愛読書は“ギャル雑誌”? 「はにゃ?」「勝たん」――令和版万葉集ヒットの背景和歌とSNSは似ている?(1/3 ページ)

» 2023年05月01日 08時00分 公開
[ITmedia]

 「はにゃ?」「織姫しか勝たん!」「ワンチャンないで」――。1300年前に奈良で生まれた、日本最古の和歌集『万葉集』を「令和言葉・奈良弁」で訳した『愛するよりも愛されたい 令和言葉・奈良弁で訳した万葉集1』(万葉社)がヒットしている。

 作中にはYouTubeやTiktokで見るような「若者言葉」がずらり。私たちがかつて学校で習った現代語訳とは全く違う、ポップな訳が並ぶ。著者は高松市で万葉社を一人で経営する佐々木良さん。佐々木さんはなぜ、万葉集を若者言葉、しかも奈良弁で訳そうと考えたのだろう。

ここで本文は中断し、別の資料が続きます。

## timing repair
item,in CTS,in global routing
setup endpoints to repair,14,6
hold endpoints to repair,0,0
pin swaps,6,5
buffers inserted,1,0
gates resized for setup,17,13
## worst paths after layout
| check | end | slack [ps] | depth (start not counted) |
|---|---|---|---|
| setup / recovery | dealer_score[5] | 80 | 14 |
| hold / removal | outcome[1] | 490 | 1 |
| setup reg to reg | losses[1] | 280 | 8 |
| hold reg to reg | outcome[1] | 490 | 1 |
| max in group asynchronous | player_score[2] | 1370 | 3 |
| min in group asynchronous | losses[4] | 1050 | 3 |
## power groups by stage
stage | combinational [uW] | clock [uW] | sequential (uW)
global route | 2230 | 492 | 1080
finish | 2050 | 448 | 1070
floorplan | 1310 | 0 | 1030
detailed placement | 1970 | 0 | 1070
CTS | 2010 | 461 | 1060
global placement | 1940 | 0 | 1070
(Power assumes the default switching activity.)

読書 『万葉集』を「令和言葉・奈良弁」で訳した『愛するよりも愛されたい 令和言葉・奈良弁で訳した万葉集1』がヒット(提供:万葉社、以下同)

KinKi Kidsの名曲からインスピレーション?

 『愛するよりも愛されたい 令和言葉・奈良弁で訳した万葉集1』は恋の歌をテーマに、万葉集が生まれた奈良弁で、しかも令和の言葉で訳した本。タイトルは、KinKi Kids『愛されるより 愛したい』をもじったそう。

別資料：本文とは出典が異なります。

### src/rtl/ff_pipe_bank.sv
// ff_pipe_bank: multi-lane register pipeline with a shared valid/ready handshake.
// Each stage holds a valid bit and a full multi-lane data word. Bubbles collapse.
// A stage accepts a beat when it is empty or when the stage after it is accepting.
// A synchronous clear and an asynchronous reset both empty every stage.
// Both also load RESET_VAL into every lane.
module ff_pipe_bank #(
    parameter int N_LANE = 4,
    parameter int WIDTH = 8,
    parameter int DEPTH = 3,
    parameter logic [WIDTH-1:0] RESET_VAL = '0,
    localparam int DW = N_LANE * WIDTH,
    localparam int CW = $clog2(DEPTH + 1)
) (
    input  logic              i_clk,
    input  logic              i_arst_n,
    input  logic              i_srst,
    input  logic              i_valid,
    output logic              o_ready,
    input  logic [DW-1:0]     i_data,
    input  logic [N_LANE-1:0] i_lane_en,
    output logic              o_valid,
    input  logic              i_ready,
    output logic [DW-1:0]     o_data,
    output logic [CW-1:0]     o_count
);

    localparam logic [DW-1:0] RST_WORD = {N_LANE{RESET_VAL}};

    logic [DEPTH-1:0] v_q;
    logic [DEPTH-1:0] v_d;
    logic [DW-1:0]    d_q [DEPTH];
    logic [DW-1:0]    d_d [DEPTH];
    logic [CW-1:0]    count_q;
    logic [CW-1:0]    count_d;
    logic [DEPTH-1:0] rdy;

    // Lanes whose enable is low are replaced by RESET_VAL.
    function automatic logic [DW-1:0] mask_lanes(input logic [DW-1:0] data,
                                                 input logic [N_LANE-1:0] en);
        logic [DW-1:0] r;
        r = '0;
        for (int k = 0; k < N_LANE; k++) begin
            r[k*WIDTH +: WIDTH] = en[k] ? data[k*WIDTH +: WIDTH] : RESET_VAL;
        end
        return r;
    endfunction

    // Number of set valid bits. The result fits in CW bits by construction.
    function automatic logic [CW-1:0] popcount(input logic [DEPTH-1:0] v);
        logic [CW-1:0] c;
        c = '0;
        for (int i = 0; i < DEPTH; i++) begin
            c = c + CW'(v[i]);
        end
        return c;
    endfunction

    // Stage s can accept when i_ready is high or any stage from s to the output is empty.
    // This is the closed form of the ripple ~v[s] | rdy[s+1]. It has no self-referencing chain.
    always_comb begin
        logic full_tail;
        full_tail = 1'b1;
        rdy       = '0;
        for (int s = DEPTH - 1; s >= 0; s--) begin
            full_tail = full_tail & v_q[s];
            rdy[s]    = i_ready | ~full_tail;
        end
    end

    // Next-state logic. The clear wins over every transfer.
    // A stalled stage keeps its own contents.
    always_comb begin
        v_d = v_q;
        d_d = d_q;
        if (i_srst) begin
            v_d = '0;
            for (int s = 0; s < DEPTH; s++) begin
                d_d[s] = RST_WORD;
            end
        end else begin
            if (rdy[0]) begin
                v_d[0] = i_valid;
                if (i_valid) begin
                    d_d[0] = mask_lanes(i_data, i_lane_en);
                end
            end
            for (int s = 1; s < DEPTH; s++) begin
                if (rdy[s]) begin
                    v_d[s] = v_q[s-1];
                    if (v_q[s-1]) begin
                        d_d[s] = d_q[s-1];
                    end
                end
            end
        end
        count_d = popcount(v_d);
    end

    // Stage registers and occupancy count. The async reset empties the pipe immediately.
    always_ff @(posedge i_clk or negedge i_arst_n) begin
        if (!i_arst_n) begin
            v_q     <= '0;
            count_q <= '0;
            for (int s = 0; s < DEPTH; s++) begin
                d_q[s] <= RST_WORD;
            end
        end else begin
            v_q     <= v_d;
            d_q     <= d_d;
            count_q <= count_d;
        end
    end

    assign o_ready = rdy[0] & ~i_srst & i_arst_n;
    assign o_valid = v_q[DEPTH-1];
    assign o_data  = d_q[DEPTH-1];
    assign o_count = count_q;

endmodule

### config.mk
export PLATFORM = sky130hd
export DESIGN_NAME = ff_pipe_bank
export DESIGN_NICKNAME = d
export VERILOG_FILES = /design/src/rtl/ff_pipe_bank.sv
export SDC_FILE = /design/constraint.sdc
export NUM_CORES = 1
export LEC_CHECK = 0
export CAP_MARGIN = 20
export CORE_MARGIN = 2
export CORE_UTILIZATION = 58
export CTS_CLUSTER_SIZE = 12
export DETAILED_ROUTE_END_ITERATION = 10
export HOLD_SLACK_MARGIN = 0.12
export PLACE_DENSITY = 0.94
export SETUP_SLACK_MARGIN = 0.15
export SLEW_MARGIN = 30
export SYNTH_ARGS = -nofsm -noshare
export SYNTH_HDL_FRONTEND = slang
export SYNTH_SLANG_ARGS = --single-unit
### constraint.sdc
create_clock -name i_clk -period 3.2 [get_ports i_clk]
set_clock_uncertainty 0.05 [all_clocks]
set_input_delay 0.32 -clock i_clk [delete_from_list [all_inputs] [get_ports i_clk]]
set_output_delay 0.32 -clock i_clk [all_outputs]
set_load 0.05 [all_outputs]
Word level (Yosys, flattened, before mapping) --
Cells that the tools add are included.
Operators by class: $add $sub $neg 2, muxes and demuxes 15, bitwise logic cells 11, reduce and logical (&&, ||, !) cells 9
Operators with widths (count):
- $mux W32 | 6
- $mux W96 | 1
- $mux W8 | 4
- $reduce_bool A2 Y1 | 6
- $reduce_and A2 Y1 | 3
- $and A1 B1 Y1 | 4
- $not A1 Y1 | 4
- $mux W1 | 3
- $mux W3 | 1
- $or A1 B1 Y1 | 3
- $add A1 B1 Y2 | 1
- $add A2 B1 Y2 | 1
Storage, ports and cells: register bits after elaboration 101, bits of input ports 41, output and inout bits 36, logic and storage cells 42

Logic depth before layout (Yosys ltp) --
depth after elaboration 8, gate-level depth with buffers 6, gate-level depth less buffers 4

Worst setup path after synthesis --
OpenSTA, ideal clock, no wires.
path type flip-flop to output port, from register v_q[2], to output port o_ready, arrival 2330 ps, data required time 2830 ps, slack 500 ps, cell stages (with the launch flop) 5, buffers on the path 2, cell sequence dfrtp_1 -> nor2b_1 -> buf_6 -> buf_2 -> a311oi_1
On the way: longest elaborated chain between the ends 6
Ends and longest elaborated chain:
- start: declaration | line 29 | logic [DEPTH-1:0] v_q;
- start signal: assignment | line 108 | v_q <= v_d;
- $and A1 B1 Y1 (2 in series) | line 65 | full_tail = full_tail & v_q[s];
- $not A1 Y1 | line 66 | rdy[s] = i_ready | ~full_tail;
- $or A1 B1 Y1 | line 66
- $and A1 B1 Y1 (2 in series) | line 114 | assign o_ready = rdy[0] & ~i_srst & i_arst_n;
- end: declaration | line 18 | output logic o_ready,
No other way between the ends.

Worst setup path after layout --
from input port i_arst_n, to output port o_ready
On the way: longest elaborated chain between the ends 1
Ends and longest elaborated chain:
- start: declaration | line 15 | input logic i_arst_n,
- $and A1 B1 Y1 | line 114
No other way between the ends.

==> results.toml <==
[critical_path]
slowest_stage = "clkdlybuf4s50_1"
max_stage_delay_ps = 860
startpoint_type = "input pin"
crit_family = "buffers and inverters"
reg2reg_slack_ps = 1240
end_kind = "output port"
path_class = "input pin to output port"
timing.rr.end = "o_count[0]$_DFF_PN0_"
worstPathMaxFanout = 2
crit_chain = "dlygate4sd3_1 > buf_4 > inv_1 > a311oi_1 > clkdlybuf4s50_1"
reg2reg_from = "v_q[2]$_DFF_PN0_"
cp.required_ps = 2830
critical_path_arrival_ps = 2070
worst-path-buf-inv = 4
r2r_cells = 5

[placed_design]
placed_cells = 563
hpwl_mm = 6.31
place_ws_ps = 847
place.gp.congestion = 0.781
port_buffers = 76

[timing]
relSlewSlack_pct = 41.2
period_needed_ps = 2440
setup_violations = 0
timing.final.ws_setup_ps = 757
final-hold-violation-count = 0
fmax_mhz = 409
worstMarginPinSlew_ps = 881
rsz0062_at_grt = "no"
hold_ws_ps = 327
fin_setup_tns_ps = 0
maxSlewViolCount = 0
period_share_pct = 76.3

[clock_network]
cts_hold_buf = 1
root_buffer = "clkbuf_8"
clk_latency_ps = 360
cts.sinks = 101
cts_htree_levels = 3
cts_made_buffers = 9
clk_pin_slew_ps = 100
max-clock-path-buffers = 2
post_cts_buffers = 0
cts.repair.resized = 0
cts_tree = "built"

[finish]
mostFrequentLayoutCells = "101 x dfrtp_1, 74 x clkdlybuf4s50_1, 65 x nand2b_1"
register_area_um2 = 2530
drive_gt1_share_pct = 6.32
multi_input_area_um2 = 1870
areaGrowthSynthToFinish_pct = 15.6
layout_commonest_cell = "dfrtp_1"
diodes = 0
fill_cells = 554
stdcell_count = 580
nets = 512

[yosys]
synth_fp_nets = 485
synth.distinct_cells = 21
yosys_warnings = 0
ys_seq_area_share_pct = 52.3
synth_area_leaders = "dfrtp_1 52%, mux2i_1 13%, nand2b_1 8.4%, buf_4 5.1%, nand3b_1 4.5%"
ys_seq_elements = 101
synth_top_area_share_pct = 52.3
synth_area_um2 = 4840
yosys.area.top_type = "dfrtp_1"
synth_area_per_cell_um2 = 10.9
synthCells = 443

[floorplanning]
ios = 77
fp.dieW_um = 95.3
fp-row-count = 33
dieArea_um2 = 9080
chipHeight_um = 95.3
start_util_pct = 59.5
core_region_area_um2 = 8130

[drt]
totalWireLength_mm = 9.83
drt_first_iter_violations = 238
first_pass_iters = 4
viasPerCell = 5.60
wl_per_cell_um = 16.9
ant_nets = 0
vias = 3246
route.detailed.drc = 0

[hold_path]
min_to = "o_data[3]$_DFFE_PN0P_"
hp-start = "i_srst"
hold_class = "input pin to flip-flop"
hold_path_depth = 2

[grt]
grt_usage_pct = 23.0
gr-usage-met1_pct = 28.0
grt_pass1_vias = 3231
grt_pass1_wl_mm = 15.8
grt_antenna_before_repair = 0
use_met3_pct = 4.98
top_usage_layer = "met2"
grt_use_met2_pct = 40.4
grt_max_degree = 109
overflow = 0

[power_and_ir_drop]
leakage_nw = 2.39
power_per_cell_area_nw_per_um2 = 433
ir_drop_mv = 0.268
power_w = 0.00242

[outcome]
status = "completed"

[flow_run]
drv_cap = 0
[power by group]
group	leakage, nW	total (W)	internal [W]	switching (W)
Sequential	1.39	0.00131	0.00130	0.0000116
Combinational	0.888	0.000243	0.000109	0.000134
Clock	0.109	0.000863	0.000429	0.000434
[synthesized netlist by cell type]
cell and n:
a21boi_2 1, a21oi_1 35, a311oi_1 1, a31oi_4 1, buf_1 3, buf_2 5, buf_4 33, buf_6 6
clkbuf_1 23, dfrtp_1 101, fa_1 1, inv_1 3, mux2i_1 64, nand2_1 3, nand2b_1 65, nand3_1 33
nand3b_1 29, nor2_1 1, nor2b_1 2, o21ai_0 32, o21ai_1 1
[worst register-to-register path: stages, from the launching register on]
cell and delay [ps]:
dfrtp_1 370, nor2b_2 160, buf_4 350, nand3_1 140, a21oi_1 310, fa_1 460
[state kept, by name, summed over array words and instances (netlist names)]
| register | cells |
|---|---|
| d_q | 64 |
| o_data | 32 |
| v_q | 3 |
| o_count | 2 |
[cell type report]
cell class              count  area share (%)
clock buffers              12            2.95
clock inverters             4           0.985
inverters                   3           0.201
multi-input cells         269            33.4
flip-flops and latches    101            45.2
well taps                 105            2.35
repair buffers             86            14.9
[routing by layer]
| metal | part of all wire, % | up-vias |
|---|---|---|
| li1 | - | 1532 |
| met1 | 40 | 1623 |
| met2 | 55 | 78 |
| met3 | 4.0 | 13 |
| met4 | 1.3 | 0 |
| met5 | 0 | - |
[how the worst max path moves through the flow]
stage	start	to	slack, ps	cells past startpoint
detailed placement	i_ready	o_ready	850	4
floorplan	v_q[2]$_DFF_PN0_	o_ready	500	4
global placement	i_ready	o_ready	860	4
CTS	i_arst_n	o_ready	750	5
finish	i_arst_n	o_ready	760	5
global route	i_arst_n	o_ready	690	5
[metrics by stage]
stage / instance area [µm²] / utilization, %
2_1_floorplan: 4840 / -
6_report: 5590 / 68.7
4_1_cts: 5590 / 68.7
3_5_place_dp: 5360 / 65.9
3_3_place_gp: 5360 / 65.9
5_1_grt: 5590 / 68.7
[logic make-up after synthesis]
kind of cell	count (synthesis)	synth area share [%]
fa+ha+maj	1	0.414
mux	64	13.2
flops	101	52.3
simple gates	133	16.9
buf+inv	73	9.29
compound gates	71	7.89
Note: power is estimated with default switching activity, not from simulation.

【訂正:2023年10月4日 一部表現を修正しました】

 タイトルだけではなく、作中には「奈良感」が満載。同じく奈良県出身のシンガー青山テルマさんの楽曲をイメージさせる言い回しや、奈良県民にはなじみ深いというショッピングセンター「ならファミリー」が登場する。

 2022年10月に発売以降じわじわと売り上げを伸ばし続け、現在は7刷9万部を記録している。

読書 作中の日本地図。よく見ると、全部奈良県で構成されている

 同作は執筆もデザインも印刷も全て佐々木さんが1人で担当している。出版元の万葉社は、佐々木さんがコロナ給付金10万円を資本金にし、20年に立ち上げた。「『文化を発信し、それが読まれることで経済が発展する』――文化による経済発展を目的とした会社です」(佐々木さん)

読書 「ならファミリー」が登場。奈良県民から評判が良いそう

 佐々木さんは「こんなん誰が買うねん、と思いながらふざけて出した本なのに、売れに売れて驚いています」と話す。